▶ Data to use

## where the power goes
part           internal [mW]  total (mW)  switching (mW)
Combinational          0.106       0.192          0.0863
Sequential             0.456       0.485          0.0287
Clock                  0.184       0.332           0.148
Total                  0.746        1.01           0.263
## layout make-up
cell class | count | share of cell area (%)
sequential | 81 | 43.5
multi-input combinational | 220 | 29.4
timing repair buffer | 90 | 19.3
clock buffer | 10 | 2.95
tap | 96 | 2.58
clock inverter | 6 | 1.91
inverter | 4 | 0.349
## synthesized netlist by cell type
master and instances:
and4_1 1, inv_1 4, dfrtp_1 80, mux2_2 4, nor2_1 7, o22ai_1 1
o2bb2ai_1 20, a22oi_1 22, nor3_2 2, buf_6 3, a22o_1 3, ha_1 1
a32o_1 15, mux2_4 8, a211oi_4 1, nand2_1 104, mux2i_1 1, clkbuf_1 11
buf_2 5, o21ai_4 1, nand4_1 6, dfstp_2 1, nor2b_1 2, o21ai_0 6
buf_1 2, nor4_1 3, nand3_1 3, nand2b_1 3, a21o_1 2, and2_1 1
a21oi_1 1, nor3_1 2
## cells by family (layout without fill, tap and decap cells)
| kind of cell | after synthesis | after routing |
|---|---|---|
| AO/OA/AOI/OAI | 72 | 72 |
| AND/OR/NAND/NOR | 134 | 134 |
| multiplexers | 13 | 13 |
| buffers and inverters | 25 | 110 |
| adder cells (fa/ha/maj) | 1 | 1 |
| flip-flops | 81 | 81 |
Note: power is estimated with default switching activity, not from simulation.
<file path="config.mk">
export PLATFORM = sky130hd
export DESIGN_NAME = dcache_wbuf
export DESIGN_NICKNAME = d
export VERILOG_FILES = /design/src/rtl/dcache_wbuf.sv
export SDC_FILE = /design/constraint.sdc
export NUM_CORES = 1
export LEC_CHECK = 0
export BUFFER_PORTS_ARGS = -buffer_cell sky130_fd_sc_hd__buf_2
export CAP_MARGIN = 15
export CORE_ASPECT_RATIO = 1.5
export CORE_MARGIN = 2
export CORE_UTILIZATION = 60
export DETAILED_ROUTE_END_ITERATION = 6
export PLACE_DENSITY = 0.84
export SETUP_SLACK_MARGIN = 0.2
export SYNTH_ARGS = -nofsm -noshare
export SYNTH_HDL_FRONTEND = slang
export SYNTH_SLANG_ARGS = --single-unit
</file>
<file path="constraint.sdc">
create_clock -name clk -period 10.6 [get_ports clk]
set_input_delay 1.06 -clock clk [delete_from_list [all_inputs] [get_ports clk]]
set_output_delay 1.06 -clock clk [all_outputs]
set_load 0.01 [all_outputs]
</file>
$ cat src/rtl/dpm_scratchpad_pkg.sv
// dpm_scratchpad_pkg -- shared definitions for the DPM scratchpad.
//   WORD_W        data word width
//   SHARED_TEMPS  number of temps visible to both R and M sides (T0-7)
//   rsel_e        decoded R-side bank select
//   even_par()    even-parity bit over a data word (used when SPA_PARITY_EN)
package dpm_scratchpad_pkg;

    localparam int WORD_W       = 32;
    localparam int SHARED_TEMPS = 8;
    localparam int BANK_DEPTH   = 16;

    typedef enum logic [2:0] {
        RSEL_NONE  = 3'd0,
        RSEL_TMP   = 3'd1,
        RSEL_GPR   = 3'd2,
        RSEL_IPR   = 3'd3,
        RSEL_MULTI = 3'd4
    } rsel_e;

    // Parity bit that makes the total count of ones (data + bit) even.
    function automatic logic even_par(input logic [WORD_W-1:0] d);
        return ^d;
    endfunction

    // Active-low selects in; anything other than exactly one low is
    // NONE (all high) or MULTI (two or more low).
    function automatic rsel_e decode_rsel(input logic tmp_l, input logic gpr_l,
                                          input logic ipr_l);
        case ({tmp_l, gpr_l, ipr_l})
            3'b111:  return RSEL_NONE;
            3'b011:  return RSEL_TMP;
            3'b101:  return RSEL_GPR;
            3'b110:  return RSEL_IPR;
            default: return RSEL_MULTI;
        endcase
    endfunction

endpackage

▶ Work to complete
The answer must be a single number: how many lines in the data contain the string "layout"?

▶ Output
2